Activity » With the string "cells" as the filter, copy each matching line from the records.

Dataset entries
● ● ● ●

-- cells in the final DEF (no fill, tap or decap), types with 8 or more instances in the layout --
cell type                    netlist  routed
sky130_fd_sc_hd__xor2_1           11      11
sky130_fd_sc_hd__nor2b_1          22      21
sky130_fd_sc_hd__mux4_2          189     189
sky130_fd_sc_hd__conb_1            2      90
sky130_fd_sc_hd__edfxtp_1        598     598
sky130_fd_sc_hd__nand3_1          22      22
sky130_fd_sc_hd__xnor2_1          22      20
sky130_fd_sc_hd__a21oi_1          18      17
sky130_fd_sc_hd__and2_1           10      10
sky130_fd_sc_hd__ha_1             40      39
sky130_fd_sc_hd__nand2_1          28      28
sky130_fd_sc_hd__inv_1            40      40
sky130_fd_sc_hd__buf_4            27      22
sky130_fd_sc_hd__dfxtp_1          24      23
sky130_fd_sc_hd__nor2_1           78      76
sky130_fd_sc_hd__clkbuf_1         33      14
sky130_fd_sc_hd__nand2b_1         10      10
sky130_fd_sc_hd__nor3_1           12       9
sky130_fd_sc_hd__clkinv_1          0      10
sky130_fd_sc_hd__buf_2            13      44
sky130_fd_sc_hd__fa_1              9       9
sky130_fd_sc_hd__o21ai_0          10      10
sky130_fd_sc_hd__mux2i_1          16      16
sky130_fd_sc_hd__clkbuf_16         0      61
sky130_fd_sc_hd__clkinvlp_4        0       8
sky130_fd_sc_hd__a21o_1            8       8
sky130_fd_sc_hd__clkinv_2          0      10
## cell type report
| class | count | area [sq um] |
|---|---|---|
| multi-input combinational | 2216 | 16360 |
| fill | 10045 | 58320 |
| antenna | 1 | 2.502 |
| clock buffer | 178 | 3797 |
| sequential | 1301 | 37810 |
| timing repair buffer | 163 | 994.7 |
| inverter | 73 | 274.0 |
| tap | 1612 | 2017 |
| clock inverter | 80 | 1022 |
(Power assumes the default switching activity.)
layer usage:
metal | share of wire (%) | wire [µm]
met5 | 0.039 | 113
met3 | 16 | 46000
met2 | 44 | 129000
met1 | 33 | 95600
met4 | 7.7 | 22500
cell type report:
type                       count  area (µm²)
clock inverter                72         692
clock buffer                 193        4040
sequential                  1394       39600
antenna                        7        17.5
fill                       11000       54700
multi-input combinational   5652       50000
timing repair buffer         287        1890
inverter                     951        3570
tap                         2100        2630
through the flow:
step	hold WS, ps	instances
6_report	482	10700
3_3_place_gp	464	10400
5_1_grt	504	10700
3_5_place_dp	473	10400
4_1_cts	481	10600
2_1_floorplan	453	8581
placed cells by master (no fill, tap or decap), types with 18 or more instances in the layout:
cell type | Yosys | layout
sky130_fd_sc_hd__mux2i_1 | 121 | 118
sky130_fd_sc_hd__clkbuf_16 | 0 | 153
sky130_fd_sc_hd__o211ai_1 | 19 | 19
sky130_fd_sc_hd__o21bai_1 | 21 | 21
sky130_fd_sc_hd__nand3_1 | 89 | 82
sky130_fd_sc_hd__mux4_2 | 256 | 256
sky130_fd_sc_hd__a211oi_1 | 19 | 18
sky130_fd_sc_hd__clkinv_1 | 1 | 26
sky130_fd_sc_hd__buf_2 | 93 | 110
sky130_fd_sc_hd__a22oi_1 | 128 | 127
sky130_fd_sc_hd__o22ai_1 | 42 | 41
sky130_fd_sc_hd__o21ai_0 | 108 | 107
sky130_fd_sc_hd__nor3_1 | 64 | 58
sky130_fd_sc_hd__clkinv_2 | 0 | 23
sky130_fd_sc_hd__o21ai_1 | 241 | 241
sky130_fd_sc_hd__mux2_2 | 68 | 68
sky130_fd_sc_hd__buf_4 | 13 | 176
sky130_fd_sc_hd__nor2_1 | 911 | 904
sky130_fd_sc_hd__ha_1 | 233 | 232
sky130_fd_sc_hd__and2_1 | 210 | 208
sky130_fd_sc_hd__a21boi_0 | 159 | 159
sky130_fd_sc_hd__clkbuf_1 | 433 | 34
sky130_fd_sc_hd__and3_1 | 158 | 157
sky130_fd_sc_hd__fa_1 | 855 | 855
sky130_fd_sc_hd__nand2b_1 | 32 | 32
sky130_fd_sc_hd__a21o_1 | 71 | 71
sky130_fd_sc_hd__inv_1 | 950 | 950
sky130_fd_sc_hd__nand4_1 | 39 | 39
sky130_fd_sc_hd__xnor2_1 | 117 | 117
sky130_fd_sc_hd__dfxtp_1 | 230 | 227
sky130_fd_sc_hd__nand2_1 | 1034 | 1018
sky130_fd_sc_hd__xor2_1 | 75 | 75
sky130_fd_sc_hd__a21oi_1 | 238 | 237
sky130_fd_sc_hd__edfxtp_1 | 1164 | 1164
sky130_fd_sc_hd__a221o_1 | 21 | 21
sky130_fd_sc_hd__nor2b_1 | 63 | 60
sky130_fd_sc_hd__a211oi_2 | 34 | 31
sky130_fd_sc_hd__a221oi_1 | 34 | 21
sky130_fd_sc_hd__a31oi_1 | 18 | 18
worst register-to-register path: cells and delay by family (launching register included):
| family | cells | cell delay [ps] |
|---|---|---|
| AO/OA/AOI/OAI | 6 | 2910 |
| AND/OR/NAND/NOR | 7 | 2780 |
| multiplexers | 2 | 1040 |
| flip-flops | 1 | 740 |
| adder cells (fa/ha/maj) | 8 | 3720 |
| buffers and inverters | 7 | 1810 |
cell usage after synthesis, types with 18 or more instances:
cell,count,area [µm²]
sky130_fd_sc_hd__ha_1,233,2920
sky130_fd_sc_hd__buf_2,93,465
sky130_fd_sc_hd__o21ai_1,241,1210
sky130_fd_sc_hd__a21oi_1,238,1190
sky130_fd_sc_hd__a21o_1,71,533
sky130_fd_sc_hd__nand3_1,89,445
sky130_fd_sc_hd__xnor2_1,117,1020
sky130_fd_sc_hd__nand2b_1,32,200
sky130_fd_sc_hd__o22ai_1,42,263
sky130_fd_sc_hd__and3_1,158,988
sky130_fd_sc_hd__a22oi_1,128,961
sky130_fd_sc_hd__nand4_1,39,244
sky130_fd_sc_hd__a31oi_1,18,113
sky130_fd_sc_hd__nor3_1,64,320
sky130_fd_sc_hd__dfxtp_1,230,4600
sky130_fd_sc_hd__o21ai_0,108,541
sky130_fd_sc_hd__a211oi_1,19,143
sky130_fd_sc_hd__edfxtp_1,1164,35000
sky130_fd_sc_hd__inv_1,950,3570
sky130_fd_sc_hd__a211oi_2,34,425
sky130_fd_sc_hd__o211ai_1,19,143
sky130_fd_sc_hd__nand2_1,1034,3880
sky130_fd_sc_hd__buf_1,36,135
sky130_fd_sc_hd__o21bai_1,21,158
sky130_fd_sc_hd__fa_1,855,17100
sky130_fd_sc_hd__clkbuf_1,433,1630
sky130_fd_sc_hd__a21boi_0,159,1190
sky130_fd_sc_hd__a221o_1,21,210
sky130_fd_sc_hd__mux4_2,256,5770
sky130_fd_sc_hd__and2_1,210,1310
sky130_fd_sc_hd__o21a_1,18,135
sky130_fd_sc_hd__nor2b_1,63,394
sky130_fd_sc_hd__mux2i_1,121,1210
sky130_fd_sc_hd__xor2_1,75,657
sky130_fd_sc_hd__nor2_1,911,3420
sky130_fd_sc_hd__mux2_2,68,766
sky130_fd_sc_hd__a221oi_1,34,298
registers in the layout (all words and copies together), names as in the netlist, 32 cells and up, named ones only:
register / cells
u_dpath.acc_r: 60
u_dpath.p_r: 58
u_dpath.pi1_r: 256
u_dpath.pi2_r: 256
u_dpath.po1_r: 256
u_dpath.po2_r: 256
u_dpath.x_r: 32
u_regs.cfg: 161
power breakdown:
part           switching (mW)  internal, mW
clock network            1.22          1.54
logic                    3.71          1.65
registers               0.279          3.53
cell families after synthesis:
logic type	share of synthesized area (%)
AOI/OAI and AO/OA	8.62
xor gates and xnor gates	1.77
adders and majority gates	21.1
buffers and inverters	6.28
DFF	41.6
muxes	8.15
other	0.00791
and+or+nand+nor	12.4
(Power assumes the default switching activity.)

● ● ● ●

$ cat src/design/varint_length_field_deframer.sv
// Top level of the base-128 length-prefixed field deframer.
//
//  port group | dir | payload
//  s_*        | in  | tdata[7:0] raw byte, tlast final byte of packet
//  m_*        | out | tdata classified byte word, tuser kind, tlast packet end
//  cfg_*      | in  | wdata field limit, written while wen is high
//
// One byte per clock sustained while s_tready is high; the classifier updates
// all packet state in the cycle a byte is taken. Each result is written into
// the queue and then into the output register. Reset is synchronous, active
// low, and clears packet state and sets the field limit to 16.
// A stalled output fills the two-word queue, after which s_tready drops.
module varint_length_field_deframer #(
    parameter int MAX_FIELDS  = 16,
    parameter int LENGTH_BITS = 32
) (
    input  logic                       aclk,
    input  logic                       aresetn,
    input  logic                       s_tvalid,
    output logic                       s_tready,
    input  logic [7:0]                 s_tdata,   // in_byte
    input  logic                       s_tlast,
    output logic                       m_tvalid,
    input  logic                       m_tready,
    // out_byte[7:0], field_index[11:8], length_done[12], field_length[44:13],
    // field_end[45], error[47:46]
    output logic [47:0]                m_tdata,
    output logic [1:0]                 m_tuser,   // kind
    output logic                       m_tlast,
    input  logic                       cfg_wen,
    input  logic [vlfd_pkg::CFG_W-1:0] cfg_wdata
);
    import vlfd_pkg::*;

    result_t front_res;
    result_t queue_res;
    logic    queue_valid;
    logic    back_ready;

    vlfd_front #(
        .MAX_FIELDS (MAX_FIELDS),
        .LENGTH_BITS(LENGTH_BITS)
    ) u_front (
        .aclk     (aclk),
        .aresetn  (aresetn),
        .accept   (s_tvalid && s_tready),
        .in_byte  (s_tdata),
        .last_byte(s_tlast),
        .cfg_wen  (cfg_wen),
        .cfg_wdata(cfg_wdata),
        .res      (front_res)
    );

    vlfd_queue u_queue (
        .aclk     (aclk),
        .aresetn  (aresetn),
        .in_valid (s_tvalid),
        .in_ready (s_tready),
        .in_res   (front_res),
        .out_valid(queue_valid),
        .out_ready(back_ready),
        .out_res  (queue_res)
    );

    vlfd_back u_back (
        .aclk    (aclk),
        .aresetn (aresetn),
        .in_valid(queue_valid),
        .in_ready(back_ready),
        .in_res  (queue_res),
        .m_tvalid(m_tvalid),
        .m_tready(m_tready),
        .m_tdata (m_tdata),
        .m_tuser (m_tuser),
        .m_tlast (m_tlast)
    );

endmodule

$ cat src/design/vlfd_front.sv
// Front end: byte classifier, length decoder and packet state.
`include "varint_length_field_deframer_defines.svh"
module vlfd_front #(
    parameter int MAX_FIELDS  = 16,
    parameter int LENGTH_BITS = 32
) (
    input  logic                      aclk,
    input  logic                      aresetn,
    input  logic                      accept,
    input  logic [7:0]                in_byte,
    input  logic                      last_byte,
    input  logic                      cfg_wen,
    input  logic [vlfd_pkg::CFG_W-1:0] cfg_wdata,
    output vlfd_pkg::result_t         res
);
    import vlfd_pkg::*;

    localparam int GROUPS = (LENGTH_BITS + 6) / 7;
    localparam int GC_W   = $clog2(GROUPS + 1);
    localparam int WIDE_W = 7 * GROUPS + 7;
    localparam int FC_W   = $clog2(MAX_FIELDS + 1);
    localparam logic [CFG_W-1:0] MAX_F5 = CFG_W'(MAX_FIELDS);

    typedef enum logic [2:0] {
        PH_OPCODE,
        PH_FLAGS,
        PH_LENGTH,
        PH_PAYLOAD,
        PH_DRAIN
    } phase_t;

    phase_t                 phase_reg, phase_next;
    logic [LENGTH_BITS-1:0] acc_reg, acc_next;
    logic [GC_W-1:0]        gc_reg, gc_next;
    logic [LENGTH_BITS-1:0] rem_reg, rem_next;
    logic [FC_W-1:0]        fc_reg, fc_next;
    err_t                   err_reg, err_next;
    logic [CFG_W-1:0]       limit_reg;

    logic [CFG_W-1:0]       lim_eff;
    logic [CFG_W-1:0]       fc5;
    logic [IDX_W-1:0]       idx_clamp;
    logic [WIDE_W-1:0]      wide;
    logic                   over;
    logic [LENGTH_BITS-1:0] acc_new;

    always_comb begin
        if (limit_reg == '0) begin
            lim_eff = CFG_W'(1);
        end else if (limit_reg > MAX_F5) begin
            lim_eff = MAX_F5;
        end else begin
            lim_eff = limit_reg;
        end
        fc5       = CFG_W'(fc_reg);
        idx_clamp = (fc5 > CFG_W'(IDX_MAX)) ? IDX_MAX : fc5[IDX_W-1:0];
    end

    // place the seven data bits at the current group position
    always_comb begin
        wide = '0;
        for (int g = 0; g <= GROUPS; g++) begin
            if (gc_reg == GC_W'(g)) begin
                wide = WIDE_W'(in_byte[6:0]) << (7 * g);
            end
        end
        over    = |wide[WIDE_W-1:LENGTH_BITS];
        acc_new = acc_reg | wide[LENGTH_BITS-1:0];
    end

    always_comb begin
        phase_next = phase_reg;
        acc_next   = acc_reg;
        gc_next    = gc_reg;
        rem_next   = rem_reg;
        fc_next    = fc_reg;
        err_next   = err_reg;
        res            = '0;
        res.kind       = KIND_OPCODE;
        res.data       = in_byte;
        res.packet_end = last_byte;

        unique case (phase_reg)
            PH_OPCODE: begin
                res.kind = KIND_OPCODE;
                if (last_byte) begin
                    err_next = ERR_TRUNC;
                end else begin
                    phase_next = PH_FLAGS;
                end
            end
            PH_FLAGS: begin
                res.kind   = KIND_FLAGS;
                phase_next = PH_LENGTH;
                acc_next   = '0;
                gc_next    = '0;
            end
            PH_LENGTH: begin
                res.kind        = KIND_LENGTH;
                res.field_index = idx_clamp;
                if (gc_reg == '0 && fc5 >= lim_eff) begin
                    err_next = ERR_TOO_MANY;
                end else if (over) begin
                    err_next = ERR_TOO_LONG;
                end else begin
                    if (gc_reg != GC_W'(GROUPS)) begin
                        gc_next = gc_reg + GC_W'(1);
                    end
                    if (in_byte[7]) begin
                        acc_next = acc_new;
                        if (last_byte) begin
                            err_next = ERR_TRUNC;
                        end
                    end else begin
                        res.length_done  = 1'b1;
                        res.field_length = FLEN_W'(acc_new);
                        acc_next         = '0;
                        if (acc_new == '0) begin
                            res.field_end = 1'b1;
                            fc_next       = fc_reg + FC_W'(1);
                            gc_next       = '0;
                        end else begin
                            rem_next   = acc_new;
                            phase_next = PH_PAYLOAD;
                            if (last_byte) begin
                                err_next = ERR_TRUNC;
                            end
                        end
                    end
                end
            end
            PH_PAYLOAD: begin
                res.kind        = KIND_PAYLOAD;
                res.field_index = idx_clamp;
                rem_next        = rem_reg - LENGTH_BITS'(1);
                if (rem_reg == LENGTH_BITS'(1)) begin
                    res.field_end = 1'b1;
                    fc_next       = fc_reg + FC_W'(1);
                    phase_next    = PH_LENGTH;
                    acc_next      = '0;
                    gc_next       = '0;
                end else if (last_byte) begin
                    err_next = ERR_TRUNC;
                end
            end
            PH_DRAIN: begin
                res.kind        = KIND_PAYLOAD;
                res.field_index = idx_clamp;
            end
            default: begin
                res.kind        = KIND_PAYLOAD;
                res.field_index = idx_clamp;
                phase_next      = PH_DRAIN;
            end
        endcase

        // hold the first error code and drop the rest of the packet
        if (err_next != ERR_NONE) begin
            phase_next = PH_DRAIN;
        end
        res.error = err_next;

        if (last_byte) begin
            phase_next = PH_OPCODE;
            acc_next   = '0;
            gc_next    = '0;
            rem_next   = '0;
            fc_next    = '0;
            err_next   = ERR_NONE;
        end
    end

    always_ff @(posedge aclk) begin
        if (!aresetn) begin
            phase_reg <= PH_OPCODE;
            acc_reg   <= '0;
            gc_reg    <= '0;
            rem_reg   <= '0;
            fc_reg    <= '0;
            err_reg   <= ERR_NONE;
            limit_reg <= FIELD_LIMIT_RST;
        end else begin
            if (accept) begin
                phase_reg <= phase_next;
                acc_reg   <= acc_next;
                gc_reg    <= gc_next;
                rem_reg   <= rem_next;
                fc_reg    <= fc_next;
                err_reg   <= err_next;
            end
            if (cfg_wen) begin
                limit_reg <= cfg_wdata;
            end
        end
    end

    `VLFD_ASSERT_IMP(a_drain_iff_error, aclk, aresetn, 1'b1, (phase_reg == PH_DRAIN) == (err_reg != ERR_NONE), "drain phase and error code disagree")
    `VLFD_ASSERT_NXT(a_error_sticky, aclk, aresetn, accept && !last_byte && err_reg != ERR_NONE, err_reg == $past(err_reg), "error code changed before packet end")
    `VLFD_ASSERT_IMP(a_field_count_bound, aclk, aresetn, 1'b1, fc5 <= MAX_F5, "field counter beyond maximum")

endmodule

● ● ● ●

Written reply »
-- cells in the final DEF (no fill, tap or decap), types with 8 or more instances in the layout --
placed cells by master (no fill, tap or decap), types with 18 or more instances in the layout:
worst register-to-register path: cells and delay by family (launching register included):
| family | cells | cell delay [ps] |
| adder cells (fa/ha/maj) | 8 | 3720 |
registers in the layout (all words and copies together), names as in the netlist, 32 cells and up, named ones only:
register / cells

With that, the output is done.